Like @Karsten, I am very wary of “why?” questions in biochemistry, which often come from individuals who see themselves as some sort of evolutionary God. And their answers tend to reflect their own scientific mindset: “to the man with a hammer, everything looks like a nail”.
Nevertheless, it is not unreasonable for a chemist to look at the reactions in metabolic pathways from a chemical point of view and try to identify an overall ‘strategy’, as long as one resists the temptation to conclude that this is the only, or even the best, strategy. It may be the first one that worked and became frozen as metabolism elaborated around it, or it may just take advantage of other pathways that had already developed when it evolved. Glyceraldehyde 3-phosphate is the product of the light reactions of photosynthesis and of gluconeogenesis. Dihydroxyacetone phosphate is the immediate precursor of glycerol 3-phosphate, needed for triglyceride synthesis. Fructose 6-phosphate is a product of the pentose phosphate shunt.
In addition, one may be able to rationalize the rejection of an alternative pathway on several grounds, so who is to say that one is the ‘reason’ for rejection?
What is the question?
The problem here is that the poster’s instructor (I assume the context is student–instructor) meant one thing by “why” and the poster assumed, quite reasonably, that a mechanistic/molecular answer was required and gave a correct one. The substrate specificity of the glycolytic enzyme aldolase (strictly fructose 1,6-bisphosphate aldolase) is such that it does not ‘act’ on glucose 6-phosphate in glycolysis.
What did the instructor actually mean? The “waits until the formation of fructose 1,6-bisphosphate” suggests to me “What strategic advantage can you see in an aldolase acting on the bisphosphate form of the hexose rather than the 6-phosphate form?”, for which I provide a rationale below. But it would seem from his answer in terms of (methyl?) glyoxal formation that his concern was the reactivity of the aldehyde group in one of the triose products that would be produced instead of dihydroxyacetone phosphate.

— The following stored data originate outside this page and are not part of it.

File: src/rtl/cga_raster_source.sv
// Low-resolution arcade raster source: fetches one framebuffer word per active
// pixel and emits sync/blank/RGB333 with all signals aligned three clocks late.
module cga_raster_source
    import video_pkg::*;
#(
    parameter int H_TOTAL  = H_TOTAL_DEF,
    parameter int H_ACTIVE = H_ACTIVE_DEF,
    parameter int H_FP     = H_FP_DEF,
    parameter int H_SYNC   = H_SYNC_DEF,
    parameter int V_TOTAL  = V_TOTAL_DEF,
    parameter int V_ACTIVE = V_ACTIVE_DEF,
    parameter int V_FP     = V_FP_DEF,
    parameter int V_SYNC   = V_SYNC_DEF
) (
    input  logic        clk6m,
    input  logic        reset,
    input  logic        pattern_en,
    output logic        fb_rd,
    output logic [15:0] fb_addr,
    input  logic [8:0]  fb_data,
    output logic        hsync_o,
    output logic        vsync_o,
    output logic        hblank_o,
    output logic        vblank_o,
    output logic [8:0]  rgb_o,
    output logic        frame_start
);

    logic [7:0]  hpos, vpos;
    logic        act0, hs0, vs0, hblank0, vblank0, first0;
    raster_ctl_t ctl0_d, ctl1_q, ctl2_q;
    logic        pattern_q, pattern_d;
    rgb333_t     rgb_d;

    video_timing_counter #(
        .H_TOTAL (H_TOTAL),
        .H_ACTIVE(H_ACTIVE),
        .H_FP    (H_FP),
        .H_SYNC  (H_SYNC),
        .V_TOTAL (V_TOTAL),
        .V_ACTIVE(V_ACTIVE),
        .V_FP    (V_FP),
        .V_SYNC  (V_SYNC)
    ) u_timing (
        .clk_i   (clk6m),
        .reset_i (reset),
        .hpos_o  (hpos),
        .vpos_o  (vpos),
        .act_o   (act0),
        .hs_o    (hs0),
        .vs_o    (vs0),
        .hblank_o(hblank0),
        .vblank_o(vblank0),
        .first_o (first0)
    );

    always_comb begin
        ctl0_d = '{act: act0, hs: hs0, vs: vs0, hblank: hblank0,
                   vblank: vblank0, first: first0, bar: hpos[7:5]};
        // Pattern choice is frozen at the top-left pixel so a frame is never mixed.
        pattern_d = first0 ? pattern_en : pattern_q;
        rgb_d = '0;
        if (ctl2_q.act) begin
            rgb_d = pattern_q ? colour_bar(ctl2_q.bar) : fb_data;
        end
    end

    always_ff @(posedge clk6m) begin
        // NOTE: pipeline stages are cleared on reset so an aborted frame cannot leak a stale pixel or sync.
        if (reset) begin
            fb_rd       <= 1'b0;
            fb_addr     <= '0;
            ctl1_q      <= CTL_BLANK;
            ctl2_q      <= CTL_BLANK;
            pattern_q   <= 1'b0;
            hsync_o     <= 1'b0;
            vsync_o     <= 1'b0;
            hblank_o    <= 1'b1;
            vblank_o    <= 1'b1;
            rgb_o       <= '0;
            frame_start <= 1'b0;
        end else begin
            fb_rd       <= ctl0_d.act;
            fb_addr     <= {vpos, hpos};
            ctl1_q      <= ctl0_d;
            ctl2_q      <= ctl1_q;
            pattern_q   <= pattern_d;
            hsync_o     <= ctl2_q.hs;
            vsync_o     <= ctl2_q.vs;
            hblank_o    <= ctl2_q.hblank;
            vblank_o    <= ctl2_q.vblank;
            rgb_o       <= rgb_d;
            frame_start <= ctl2_q.first;
        end
    end

endmodule

File: config.mk
export PLATFORM = sky130hd
export DESIGN_NAME = cga_raster_source
export DESIGN_NICKNAME = d
export VERILOG_FILES = /design/src/rtl/video_pkg.sv /design/src/rtl/video_timing_counter.sv /design/src/rtl/cga_raster_source.sv
export SDC_FILE = /design/constraint.sdc
export NUM_CORES = 1
export LEC_CHECK = 0
export BUFFER_PORTS_ARGS = -buffer_cell sky130_fd_sc_hd__buf_2
export CAP_MARGIN = 40
export CORE_MARGIN = 2
export CORE_UTILIZATION = 45
export DETAILED_ROUTE_END_ITERATION = 8
export PLACE_DENSITY = 0.67
export SLEW_MARGIN = 20
export SYNTH_ARGS = -nofsm -noshare
export SYNTH_HDL_FRONTEND = slang
export SYNTH_SLANG_ARGS = --single-unit
File: constraint.sdc
create_clock -name clk6m -period 2.3 [get_ports clk6m]
set_input_delay 0.23 -clock clk6m [delete_from_list [all_inputs] [get_ports clk6m]]
set_output_delay 0.23 -clock clk6m [all_outputs]
set_load 0.02 [all_outputs]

The obvious objection to this and answer to my interpretation of the question is that the strategy of the first part of glycolysis is to convert a hexose to two molecules of a triose phosphate and to do this a hexose bis-phosphate is formed (see diagram). Not the only way, but one that works and, in the case of fructose 1,6-bisphosphate, allows easy and rapid isomerization between the two trioses. (Glyceraldehyde 3-phosphate is the form that is further metabolized to pyruvate.)
Unfair to the Instructor?
Bringing in the monophosphate, glucose 6-phosphate seems rather a pretext to introduce a story about glyoxal. But perhaps I am being unfair. Let us presume he is well aware of the need for two molecules of triose phosphate and is taking it for granted that the triose resulting from the “top” half of the hexose (C1 to C3) will be phosphorylated after an appropriate aldolase reaction. I am not going to say this would be unviable or inferior (although that is possible) but if such a strategy had been developed, surely the triose phosphate formed would no longer be suitable for conversion to glyoxal.

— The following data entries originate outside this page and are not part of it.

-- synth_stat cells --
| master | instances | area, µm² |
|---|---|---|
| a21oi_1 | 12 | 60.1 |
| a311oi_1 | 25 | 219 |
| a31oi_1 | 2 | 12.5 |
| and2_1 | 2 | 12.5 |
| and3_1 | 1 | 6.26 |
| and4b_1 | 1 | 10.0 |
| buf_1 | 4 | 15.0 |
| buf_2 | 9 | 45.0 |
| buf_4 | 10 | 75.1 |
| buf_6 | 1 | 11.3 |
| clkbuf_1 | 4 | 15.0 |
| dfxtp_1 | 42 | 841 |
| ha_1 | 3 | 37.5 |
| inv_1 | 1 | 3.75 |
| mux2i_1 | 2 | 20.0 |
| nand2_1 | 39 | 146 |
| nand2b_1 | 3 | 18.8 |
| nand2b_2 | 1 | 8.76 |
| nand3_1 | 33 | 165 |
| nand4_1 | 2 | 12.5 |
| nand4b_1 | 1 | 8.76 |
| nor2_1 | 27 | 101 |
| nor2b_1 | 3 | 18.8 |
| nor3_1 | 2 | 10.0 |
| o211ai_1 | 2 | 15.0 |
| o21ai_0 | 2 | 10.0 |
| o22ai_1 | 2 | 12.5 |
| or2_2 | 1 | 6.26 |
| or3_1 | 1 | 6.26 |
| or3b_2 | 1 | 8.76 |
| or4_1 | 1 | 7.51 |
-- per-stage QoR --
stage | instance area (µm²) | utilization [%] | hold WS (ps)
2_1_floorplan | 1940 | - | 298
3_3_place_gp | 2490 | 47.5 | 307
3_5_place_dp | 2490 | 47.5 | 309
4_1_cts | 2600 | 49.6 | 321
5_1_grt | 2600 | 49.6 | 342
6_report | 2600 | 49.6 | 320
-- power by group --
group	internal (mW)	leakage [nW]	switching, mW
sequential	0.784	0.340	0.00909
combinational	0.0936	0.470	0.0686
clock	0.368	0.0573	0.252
<file path="config.mk">
export PLATFORM = sky130hd
export DESIGN_NAME = trace_query_arbiter
export DESIGN_NICKNAME = d
export VERILOG_FILES = /design/src/rtl/trace_query_arbiter_pkg.sv /design/src/rtl/trace_query_arbiter_rr_priority_picker.sv /design/src/rtl/trace_query_arbiter.sv
export SDC_FILE = /design/constraint.sdc
export NUM_CORES = 1
export LEC_CHECK = 0
export BUFFER_PORTS_ARGS = -buffer_cell sky130_fd_sc_hd__buf_4
export CAP_MARGIN = 30
export CORE_AREA = 3 3 156 158
export DETAILED_ROUTE_END_ITERATION = 10
export DIE_AREA = 0 0 159 161
export PLACE_DENSITY_LB_ADDON = 0.1
export SYNTH_ARGS = -nofsm -noshare
export SYNTH_HDL_FRONTEND = slang
export SYNTH_HIERARCHICAL = 1
export SYNTH_SLANG_ARGS = --single-unit
</file>
<file path="constraint.sdc">
create_clock -name clk -period 6.05 [get_ports clk]
set_clock_uncertainty 0.05 [all_clocks]
set_input_delay 1.21 -clock clk [delete_from_list [all_inputs] [get_ports clk]]
set_output_delay 1.21 -clock clk [all_outputs]
set_load 0.05 [all_outputs]
</file>
<file path="src/rtl/trace_query_arbiter_pkg.sv">
// Shared types for trace_query_arbiter: FSM state encoding and the no-match time marker.
package trace_query_arbiter_pkg;

  localparam int unsigned MAX_TIME_WIDTH = 64;

  // All-ones marker returned when no hit; truncated to TIME_WIDTH at the use site.
  localparam logic [MAX_TIME_WIDTH-1:0] NO_MATCH = '1;

  typedef enum logic [1:0] {
    ST_IDLE    = 2'd0,
    ST_ISSUE   = 2'd1,
    ST_WAIT    = 2'd2,
    ST_RESPOND = 2'd3
  } trace_query_state_t;

endpackage

</file>
<file path="src/rtl/trace_query_arbiter_rr_priority_picker.sv">
// Round-robin priority picker: first set request at or after ptr, wrapping.
module rr_priority_picker #(
  parameter int unsigned NUM_REQ = 4,
  parameter int unsigned IDX_W   = 2
) (
  input  logic [NUM_REQ-1:0] req,
  input  logic [IDX_W-1:0]   ptr,
  output logic [NUM_REQ-1:0] grant,
  output logic [IDX_W-1:0]   idx,
  output logic               any
);

  logic        found;
  int unsigned j;

  always_comb begin
    grant = '0;
    idx   = '0;
    found = 1'b0;
    j     = 0;
    for (int unsigned k = 0; k < NUM_REQ; k++) begin
      j = (32'(ptr) + k) % NUM_REQ;
      if (!found && req[j]) begin
        found    = 1'b1;
        grant[j] = 1'b1;
        idx      = IDX_W'(j);
      end
    end
  end

  assign any = |req;

endmodule

</file>
<file path="src/rtl/trace_query_arbiter.sv">
// Round-robin sequencer sharing one history query engine among NUM_REQ trackers.
// Optional WAIT timeout enabled by defining TRACE_QUERY_TIMEOUT_EN.
module trace_query_arbiter
  import trace_query_arbiter_pkg::*;
#(
  parameter int unsigned NUM_REQ        = 4,
  parameter int unsigned TIME_WIDTH     = 32,
  parameter int unsigned TIMEOUT_CYCLES = 64
) (
  input  logic                          clk,
  input  logic                          rst,
  input  logic [NUM_REQ-1:0]            req_valid,
  input  logic [NUM_REQ*TIME_WIDTH-1:0] req_start,
  input  logic [NUM_REQ*TIME_WIDTH-1:0] req_end,
  output logic [NUM_REQ-1:0]            req_ready,
  output logic [NUM_REQ-1:0]            rsp_valid,
  output logic                          rsp_hit,
  output logic [TIME_WIDTH-1:0]         rsp_time,
  output logic                          rsp_timeout,
  output logic                          q_issue,
  output logic [TIME_WIDTH-1:0]         q_start,
  output logic [TIME_WIDTH-1:0]         q_end,
  input  logic                          q_done,
  input  logic                          q_hit,
  input  logic [TIME_WIDTH-1:0]         q_time,
  output logic                          busy
);

  localparam int unsigned IDX_W = $clog2(NUM_REQ);
  localparam logic [TIME_WIDTH-1:0] NO_MATCH_W = TIME_WIDTH'(NO_MATCH);

  if (NUM_REQ < 2 || NUM_REQ > 8 || TIME_WIDTH > MAX_TIME_WIDTH || TIMEOUT_CYCLES == 0) begin : g_param_check
    $error("trace_query_arbiter: unsupported parameter set");
  end

  trace_query_state_t    state;
  logic [IDX_W-1:0]      rr_ptr;
  logic [IDX_W-1:0]      gnt_idx;
  logic [NUM_REQ-1:0]    pick_grant;
  logic [IDX_W-1:0]      pick_idx;
  logic                  pick_any;
  logic [TIME_WIDTH-1:0] starts [NUM_REQ];
  logic [TIME_WIDTH-1:0] ends   [NUM_REQ];
  logic [TIME_WIDTH-1:0] win_start;
  logic [TIME_WIDTH-1:0] win_end;

`ifdef TRACE_QUERY_TIMEOUT_EN
  localparam int unsigned CNT_W = $clog2(TIMEOUT_CYCLES + 1);
  logic [CNT_W-1:0] wait_cnt;
`endif

  for (genvar i = 0; i < NUM_REQ; i++) begin : g_unpack
    assign starts[i] = req_start[i*TIME_WIDTH +: TIME_WIDTH];
    assign ends[i]   = req_end[i*TIME_WIDTH +: TIME_WIDTH];
  end

  rr_priority_picker #(
    .NUM_REQ (NUM_REQ),
    .IDX_W   (IDX_W)
  ) u_picker (
    .req   (req_valid),
    .ptr   (rr_ptr),
    .grant (pick_grant),
    .idx   (pick_idx),
    .any   (pick_any)
  );

  assign win_start = starts[pick_idx];
  assign win_end   = ends[pick_idx];

  // Accept is offered only while idle, so a grant always lines up with the capture edge.
  assign req_ready = (state == ST_IDLE && !rst) ? pick_grant : '0;

  always_ff @(posedge clk or posedge rst) begin
    if (rst) begin
      state       <= ST_IDLE;
      rr_ptr      <= '0;
      gnt_idx     <= '0;
      rsp_valid   <= '0;
      rsp_hit     <= 1'b0;
      rsp_time    <= '0;
      rsp_timeout <= 1'b0;
      q_issue     <= 1'b0;
      q_start     <= '0;
      q_end       <= '0;
      busy        <= 1'b0;
`ifdef TRACE_QUERY_TIMEOUT_EN
      wait_cnt    <= '0;
`endif
    end else begin
      q_issue   <= 1'b0;
      rsp_valid <= '0;
      case (state)
        ST_IDLE: begin
          if (pick_any) begin
            gnt_idx <= pick_idx;
            rr_ptr  <= (pick_idx == IDX_W'(NUM_REQ - 1)) ? '0 : pick_idx + 1'b1;
            busy    <= 1'b1;
            // Inverted window can never match; answer without touching the engine.
            if (win_start > win_end) begin
              state       <= ST_RESPOND;
              rsp_valid   <= NUM_REQ'(1) << pick_idx;
              rsp_hit     <= 1'b0;
              rsp_time    <= NO_MATCH_W;
              rsp_timeout <= 1'b0;
            end else begin
              state   <= ST_ISSUE;
              q_issue <= 1'b1;
              q_start <= win_start;
              q_end   <= win_end;
            end
          end
        end
        ST_ISSUE: begin
          state <= ST_WAIT;
`ifdef TRACE_QUERY_TIMEOUT_EN
          wait_cnt <= '0;
`endif
        end
        ST_WAIT: begin
          if (q_done) begin
            state       <= ST_RESPOND;
            rsp_valid   <= NUM_REQ'(1) << gnt_idx;
            rsp_hit     <= q_hit;
            rsp_time    <= q_hit ? q_time : NO_MATCH_W;
            rsp_timeout <= 1'b0;
`ifdef TRACE_QUERY_TIMEOUT_EN
          end else if (wait_cnt == CNT_W'(TIMEOUT_CYCLES - 1)) begin
            state       <= ST_RESPOND;
            rsp_valid   <= NUM_REQ'(1) << gnt_idx;
            rsp_hit     <= 1'b0;
            rsp_time    <= NO_MATCH_W;
            rsp_timeout <= 1'b1;
          end else begin
            wait_cnt <= wait_cnt + 1'b1;
`endif
          end
        end
        ST_RESPOND: begin
          state <= ST_IDLE;
          busy  <= 1'b0;
        end
        default: begin
          state <= ST_IDLE;
          busy  <= 1'b0;
        end
      endcase
    end
  end

endmodule

</file>
Word level (Yosys, flattened, before mapping) --
Index checks and enable logic that the tools add are counted.
Storage, ports and cells: bits of input ports 296, output and inout bits 108, flip-flop bits (word level) 110, word-level logic and storage cells 119
Operators by class: reductions and logical operators 21, magnitude comparators 10, shifts and indexed selects 2, mux-type cells 59, eq/ne operators 7, add/subtract/negate cells 4, bitwise operators 5
Operators with widths (count):
- 2-to-1 mux 32 bit | 8
- binary-select mux 32 bit (select 2 bit) | 2
- case mux 32 bit (2 select lines) | 1
- greater-than comparator 32 bit | 1
- 2-to-1 mux 4 bit | 8
- 2-to-1 mux 1 bit | 19
- 2-to-1 mux 2 bit | 8
- < comparator 2 x 3 -> 1 bit, second input constant | 4
- OR 4 bit | 3
- binary-select mux 1 bit (select 2 bit) | 4
- demux 1 bit (select 2 bit) | 4
- >= comparator 2 x 1 -> 1 bit, second input constant | 4
- logical AND 1 bit | 8
- case mux 2 bit (4 select lines) | 1
- case mux 4 bit (2 select lines) | 1
- << shifter 1 x 2 -> 4 bit, first input constant | 2
- equality test 2 bit, second input constant | 3
- case mux 1 bit (2 select lines) | 3
- AND reduction 2 bit | 3
- adder 2 x 1 -> 2 bit, second input constant | 2
- adder 2 bit, second input constant | 2
- zero test 1 bit | 4
- inequality test 2 bit, second input constant | 2
- AND reduction 4 bit | 1
- other kinds (9) | 10

Logic depth before layout (Yosys ltp) --
depth after elaboration 20, gate-level depth with buffers 20, mapped depth without buffers 15

Hierarchy --
Netlist, hierarchy kept.
By module, submodules not included:
- trace_query_arbiter | cells an instance 540, sequential area each 2727.6 um2, times used 1, area each 7024.2 um2
- rr_priority_picker | cells an instance 49, sequential area each 0.0 um2, times used 1, area each 411.6 um2

Worst setup path after synthesis --
Ideal clock, no wire load.
kind input to register, start point in req_valid[3], end point reg q_end[24], slack 0.419 ns, arrival 5.453 ns, stages on the path 14, data required time 5.873 ns, buffers on the path 5, library setup time 0.127 ns, path through mux4_2 -> clkbuf_1 -> o31ai_1 -> buf_2 -> buf_2 -> mux4_2 -> ha_1 -> nand4_1 -> nor4_4 -> nand2_1 -> a211oi_2 -> buf_6 -> buf_8 -> mux2_1
Between the ends: cells in the longest elaborated chain, start to end 19, elaborated cells between the ends (all ways) 32, those cells by class order compare: 1; mux: 21; bitwise: 2; reduce/logical: 8
RTL lines:
- start, declared | RTL line trace_query_arbiter.sv:12 | input logic [NUM_REQ-1:0] req_valid,
- binary-select mux 1 bit (select 2 bit) | RTL line trace_query_arbiter_rr_priority_picker.sv:23 | if (!found && req[j]) begin
- 2-to-1 mux 1 bit (implied by the code) | RTL line trace_query_arbiter_rr_priority_picker.sv:23
- 2-to-1 mux 1 bit | RTL line trace_query_arbiter_rr_priority_picker.sv:23
- zero test 1 bit | RTL line trace_query_arbiter_rr_priority_picker.sv:23
- logical AND 1 bit | RTL line trace_query_arbiter_rr_priority_picker.sv:23
- 2-to-1 mux 1 bit | RTL line trace_query_arbiter_rr_priority_picker.sv:23
- zero test 1 bit | RTL line trace_query_arbiter_rr_priority_picker.sv:23
- logical AND 1 bit | RTL line trace_query_arbiter_rr_priority_picker.sv:23
- (+4 left out)
- via pick_idx[0] | RTL line trace_query_arbiter.sv:40 | logic [IDX_W-1:0] pick_idx;
- NOT 2 -> 3 bit (implied by the code) * | RTL line trace_query_arbiter.sv:68 | assign win_start = starts[pick_idx];
- binary-select mux 32 bit (select 2 bit) * | RTL line trace_query_arbiter.sv:68
- 2-to-1 mux 32 bit (implied by the code) * (2 in a row) | RTL line trace_query_arbiter.sv:68
- via win_start[27] | RTL line trace_query_arbiter.sv:44 | logic [TIME_WIDTH-1:0] win_start;
- greater-than comparator 32 bit * | RTL line trace_query_arbiter.sv:100 | if (win_start > win_end) begin
- NOT 1 bit (no source line) *
- AND reduction 3 bit (no source line) *
- end signal, assigned | RTL line trace_query_arbiter.sv:110 | q_end <= win_end;
- end, declared | RTL line trace_query_arbiter.sv:22 | output logic [TIME_WIDTH-1:0] q_end,
Mark *: on every way through the listed nets, which the timed path passes. The rest lies on a longest branch. The select of a mux whose other input is x is not followed. A chain may end at the register's enable or synchronous reset.

Worst setup path after layout --
start point in req_valid[2], end point reg q_start[23]
Between the ends: cells in the longest elaborated chain, start to end 19, elaborated cells between the ends (all ways) 32, those cells by class order compare: 1; mux: 21; bitwise: 2; reduce/logical: 8
RTL lines:
- binary-select mux 1 bit (select 2 bit) | RTL line trace_query_arbiter_rr_priority_picker.sv:23
- 2-to-1 mux 1 bit (implied by the code) | RTL line trace_query_arbiter_rr_priority_picker.sv:23
- 2-to-1 mux 1 bit | RTL line trace_query_arbiter_rr_priority_picker.sv:23
- zero test 1 bit | RTL line trace_query_arbiter_rr_priority_picker.sv:23
- logical AND 1 bit | RTL line trace_query_arbiter_rr_priority_picker.sv:23
- 2-to-1 mux 1 bit | RTL line trace_query_arbiter_rr_priority_picker.sv:23
- zero test 1 bit | RTL line trace_query_arbiter_rr_priority_picker.sv:23
- logical AND 1 bit | RTL line trace_query_arbiter_rr_priority_picker.sv:23
- (+4 left out)
- via pick_idx[0] | RTL line trace_query_arbiter.sv:40
- NOT 2 -> 3 bit (implied by the code) * | RTL line trace_query_arbiter.sv:68
- binary-select mux 32 bit (select 2 bit) * | RTL line trace_query_arbiter.sv:68
- 2-to-1 mux 32 bit (implied by the code) * (2 in a row) | RTL line trace_query_arbiter.sv:68
- via win_start[14] | RTL line trace_query_arbiter.sv:44
- greater-than comparator 32 bit * | RTL line trace_query_arbiter.sv:100
- NOT 1 bit (no source line) *
- AND reduction 3 bit (no source line) *
- end signal, assigned | RTL line trace_query_arbiter.sv:109 | q_start <= win_start;
- end, declared | RTL line trace_query_arbiter.sv:21 | output logic [TIME_WIDTH-1:0] q_start,
Marks and branches as above.
File: config.mk
export PLATFORM = sky130hd
export DESIGN_NAME = acs_unit
export DESIGN_NICKNAME = d
export VERILOG_FILES = /design/src/rtl/acs_unit.sv
export SDC_FILE = /design/constraint.sdc
export NUM_CORES = 1
export LEC_CHECK = 0
export ABC_CLOCK_PERIOD_IN_PS = 3000
export CAP_MARGIN = 20
export CORE_ASPECT_RATIO = 0.6
export CORE_MARGIN = 2
export CORE_UTILIZATION = 40
export CTS_CLUSTER_SIZE = 10
export DETAILED_ROUTE_END_ITERATION = 10
export HOLD_SLACK_MARGIN = 0.06
export PLACE_DENSITY = 0.65
export SLEW_MARGIN = 40
export SYNTH_ARGS = -nofsm -noshare
export SYNTH_HDL_FRONTEND = slang
export SYNTH_SLANG_ARGS = --single-unit
File: constraint.sdc
create_clock -name clk -period 3 [get_ports clk]
set_input_delay 0.75 -clock clk [delete_from_list [all_inputs] [get_ports clk]]
set_output_delay 0.75 -clock clk [all_outputs]
set_load 0.02 [all_outputs]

Don’t ask questions in answers
But just this once, the focus on glucose 6-phosphate raises another question, why have an extra step to produce fructose 1,6-bisphosphate from glucose 1,6-bisphosphate? I presume that the aldolase reaction on the latter would result in triose molecules that were chemically ‘unsuitable’ for the subsequent steps, but my chemistry is too rusty to be sure. Is this so? And would the aldolase products of fructose 6-phosphate convert to glyoxal? (Answers provided in the comments will be used to improve this answer.)
Observations on the toxicity of Glyoxal
Although the toxicity of glyoxal is not in question, the ability of the cell to deal with this needs to be considered.
First I would like to ask whether the supposition is actually correct: that delaying the aldolase reaction until the fructose 1,6-bisphosphate stage per se prevents the formation of toxic glyoxal?
In Berg et al. Biochemistry I read the following:
“…second TIM (triose phosphate isomerase) suppresses an undesirable side reaction, the decomposition of the enediol intermediate into methyl glyoxal and orthophosphate…This labile intermediate is trapped in the active site by the movement of a loop of ten residues…”
Second I would point out that certain bacteria and even human cells synthesize glyoxal, for reasons that in some cases are not entirely clear. (As far as the chemistry goes, they use hydroxyacetone phosphate as the precursor.) However, at least in bacteria, detoxification enzymes have developed (Arch Microbiol (1998) 170 : 209–219).